En 1979, ça crépite au bout du fil. Le groupe Téléphone vend 300 000 albums suite à l'édition de Crache Ton Venin, son second opus, qui touche en plein cœur une génération post-soixante-huitarde qui ne souhaite pas vraiment devenir adulte pour affronter un monde considérablement industrialisé. Téléphone, à cette époque, n'est pas encore vampirisé par la FM et les mélodies sirupeuses qui le rendront mythique. Le groupe incarne encore l'agressivité exacerbée d'une nouvelle fraicheur et la représentative gémellité d'une jeunesse qui souhaite mettre le monde à son heure.

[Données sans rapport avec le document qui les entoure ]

===== src/rtl/bus_demux_regbank.sv =====
// Destination side of the common bus: eight registers updated by LOAD/INC/CLR commands
// under a valid/ready handshake with a one-cycle turnaround. Optional readback: BUS_DEMUX_READBACK_EN.
module bus_demux_regbank #(
    parameter int unsigned      WIDTH       = 16,
    parameter logic [WIDTH-1:0] RESET_VALUE = '0
) (
    input  logic             CLK,
    input  logic             RESET,
    input  logic [WIDTH-1:0] BUS_IN,
    input  logic [2:0]       DEST,
    input  logic [1:0]       OP,
    input  logic             CMD_VALID,
    output logic             CMD_READY,
    output logic [WIDTH-1:0] REG_OUT [0:7],
    output logic [7:0]       LD_STROBE,
    output logic             WRAP
`ifdef BUS_DEMUX_READBACK_EN
    ,
    input  logic [2:0]       RD_SEL,
    output logic [WIDTH-1:0] RD_DATA
`endif
);

    localparam int unsigned NUM_REGS = 8;

    localparam logic [0:0] ST_IDLE = 1'b0;
    localparam logic [0:0] ST_TURN = 1'b1;

    localparam logic [1:0] OP_NOP  = 2'b00;
    localparam logic [1:0] OP_LOAD = 2'b01;
    localparam logic [1:0] OP_INC  = 2'b10;
    localparam logic [1:0] OP_CLR  = 2'b11;

    logic [0:0]       state_q, state_d;
    logic             ready_q, ready_d;
    logic [7:0]       strobe_q, strobe_d;
    logic             wrap_q, wrap_d;
    logic [WIDTH-1:0] regs_q [NUM_REGS];
    logic [WIDTH-1:0] regs_d [NUM_REGS];
    logic             accept_c;

    // Handshake FSM and register-bank next state
    always_comb begin
        state_d  = state_q;
        ready_d  = ready_q;
        strobe_d = '0;
        wrap_d   = 1'b0;
        accept_c = 1'b0;
        for (int i = 0; i < NUM_REGS; i++) begin
            regs_d[i] = regs_q[i];
        end

        case (state_q)
            ST_IDLE: begin
                ready_d = 1'b1;
                if (CMD_VALID) begin
                    accept_c = 1'b1;
                    state_d  = ST_TURN;
                    ready_d  = 1'b0;
                end
            end
            ST_TURN: begin
                state_d = ST_IDLE;
                ready_d = 1'b1;
            end
            default: begin
                state_d = ST_IDLE;
                ready_d = 1'b1;
            end
        endcase

        for (int i = 0; i < NUM_REGS; i++) begin
            if (accept_c && (DEST == 3'(i))) begin
                case (OP)
                    OP_LOAD: begin
                        regs_d[i]   = BUS_IN;
                        strobe_d[i] = 1'b1;
                    end
                    OP_INC: begin
                        regs_d[i]   = regs_q[i] + WIDTH'(1);
                        strobe_d[i] = 1'b1;
                        wrap_d      = &regs_q[i];
                    end
                    OP_CLR: begin
                        regs_d[i]   = '0;
                        strobe_d[i] = 1'b1;
                    end
                    OP_NOP:  ;
                    default: ;
                endcase
            end
        end
    end

    // State register; reset discards any command presented in the same cycle
    always_ff @(posedge CLK) begin
        if (RESET) begin
            state_q  <= ST_IDLE;
            ready_q  <= 1'b1;
            strobe_q <= '0;
            wrap_q   <= 1'b0;
            for (int i = 0; i < NUM_REGS; i++) begin
                regs_q[i] <= RESET_VALUE;
            end
        end else begin
            state_q  <= state_d;
            ready_q  <= ready_d;
            strobe_q <= strobe_d;
            wrap_q   <= wrap_d;
            for (int i = 0; i < NUM_REGS; i++) begin
                regs_q[i] <= regs_d[i];
            end
        end
    end

`ifdef BUS_DEMUX_READBACK_EN
    logic [WIDTH-1:0] rd_data_q;

    // Reading from the next-state bank gives write-first bypass for free
    always_ff @(posedge CLK) begin
        if (RESET) begin
            rd_data_q <= RESET_VALUE;
        end else begin
            rd_data_q <= regs_d[RD_SEL];
        end
    end

    assign RD_DATA = rd_data_q;
`endif

    assign CMD_READY = ready_q;
    assign LD_STROBE = strobe_q;
    assign WRAP      = wrap_q;

    always_comb begin
        for (int i = 0; i < NUM_REGS; i++) begin
            REG_OUT[i] = regs_q[i];
        end
    end

endmodule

C'est armé de sept caméras que le célèbre photographe Jean-Marie Périer dresse le portrait d'un groupe en pleine ascension. Avec ses scènes de concerts métamorphosées en transe collective, ses regards en coulisses et ses différents entretiens, Téléphone Public reste une œuvre survitaminée qui démontre amplement une forme de victoire adolescente par l'intermédiaire d'une musique communément rejetée par le monde adulte d'alors.

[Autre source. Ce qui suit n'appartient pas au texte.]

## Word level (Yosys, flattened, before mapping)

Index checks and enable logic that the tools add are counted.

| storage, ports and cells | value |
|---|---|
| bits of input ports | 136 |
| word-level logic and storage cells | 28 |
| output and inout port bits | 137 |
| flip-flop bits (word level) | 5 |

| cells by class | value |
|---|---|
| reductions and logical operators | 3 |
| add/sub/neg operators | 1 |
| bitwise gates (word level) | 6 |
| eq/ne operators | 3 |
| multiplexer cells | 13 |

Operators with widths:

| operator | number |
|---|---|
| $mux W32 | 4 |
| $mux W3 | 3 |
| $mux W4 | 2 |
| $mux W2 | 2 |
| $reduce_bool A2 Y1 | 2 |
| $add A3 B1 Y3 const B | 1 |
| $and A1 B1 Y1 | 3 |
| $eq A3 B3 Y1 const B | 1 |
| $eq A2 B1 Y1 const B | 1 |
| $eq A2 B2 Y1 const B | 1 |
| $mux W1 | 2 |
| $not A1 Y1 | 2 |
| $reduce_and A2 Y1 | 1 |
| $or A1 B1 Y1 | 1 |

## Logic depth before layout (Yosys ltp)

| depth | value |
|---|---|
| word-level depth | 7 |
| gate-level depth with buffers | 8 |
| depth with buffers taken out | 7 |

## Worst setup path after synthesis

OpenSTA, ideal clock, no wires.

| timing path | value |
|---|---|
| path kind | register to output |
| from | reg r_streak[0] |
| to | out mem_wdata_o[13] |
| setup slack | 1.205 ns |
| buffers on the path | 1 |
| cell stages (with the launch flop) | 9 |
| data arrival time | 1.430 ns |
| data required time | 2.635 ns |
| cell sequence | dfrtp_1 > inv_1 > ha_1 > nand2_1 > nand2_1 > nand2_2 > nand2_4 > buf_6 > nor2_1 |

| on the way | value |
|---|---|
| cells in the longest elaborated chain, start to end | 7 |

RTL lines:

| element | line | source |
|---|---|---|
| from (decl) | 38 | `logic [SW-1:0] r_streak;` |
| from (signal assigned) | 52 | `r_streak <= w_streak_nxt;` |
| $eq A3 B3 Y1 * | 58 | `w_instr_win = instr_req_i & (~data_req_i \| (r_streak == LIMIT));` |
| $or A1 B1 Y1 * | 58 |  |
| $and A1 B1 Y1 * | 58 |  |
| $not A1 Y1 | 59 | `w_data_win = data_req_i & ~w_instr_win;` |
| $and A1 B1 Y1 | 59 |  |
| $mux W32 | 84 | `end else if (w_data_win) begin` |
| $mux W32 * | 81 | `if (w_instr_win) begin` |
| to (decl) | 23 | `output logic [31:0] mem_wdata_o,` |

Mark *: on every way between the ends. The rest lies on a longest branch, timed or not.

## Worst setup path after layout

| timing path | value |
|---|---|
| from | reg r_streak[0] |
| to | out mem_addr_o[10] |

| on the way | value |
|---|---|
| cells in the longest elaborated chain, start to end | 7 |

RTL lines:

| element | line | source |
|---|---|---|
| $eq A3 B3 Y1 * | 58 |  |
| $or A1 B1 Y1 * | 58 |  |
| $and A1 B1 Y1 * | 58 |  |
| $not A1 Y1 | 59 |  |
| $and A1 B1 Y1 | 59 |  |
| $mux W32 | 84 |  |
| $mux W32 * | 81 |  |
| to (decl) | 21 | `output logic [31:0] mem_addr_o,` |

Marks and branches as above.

Ici, tout n'est que rébellion où transparait un mal-être humain qui se développera toujours plus pour devenir un véritable fléau sociétal contemporain. Drogue, dépression, suicide ou encore esclavage moderne sont ainsi abordés dans les chansons et autres causeries plus ou moins profondes et matures selon les membres du groupe. Périer capte néanmoins l'essentiel et comprend que c'est avant tout la vitalité du groupe lors de ses concerts qui créé le phénomène.
Bains de foule habilement filmés, utilisation intensive de split screen largement influencé par le génial précurseur Woodstock de Michael Waldleigh et mouvements de caméra aussi fluides qu'inspirés offrent à Téléphone Public un regard pertinent sur une époque révolue dans sa forme, mais dont l'étude de mœurs n'a pas changé d'un iota quant à son fond au sein du mouvement freecore actuel.
La musique change mais la révolte gronde toujours.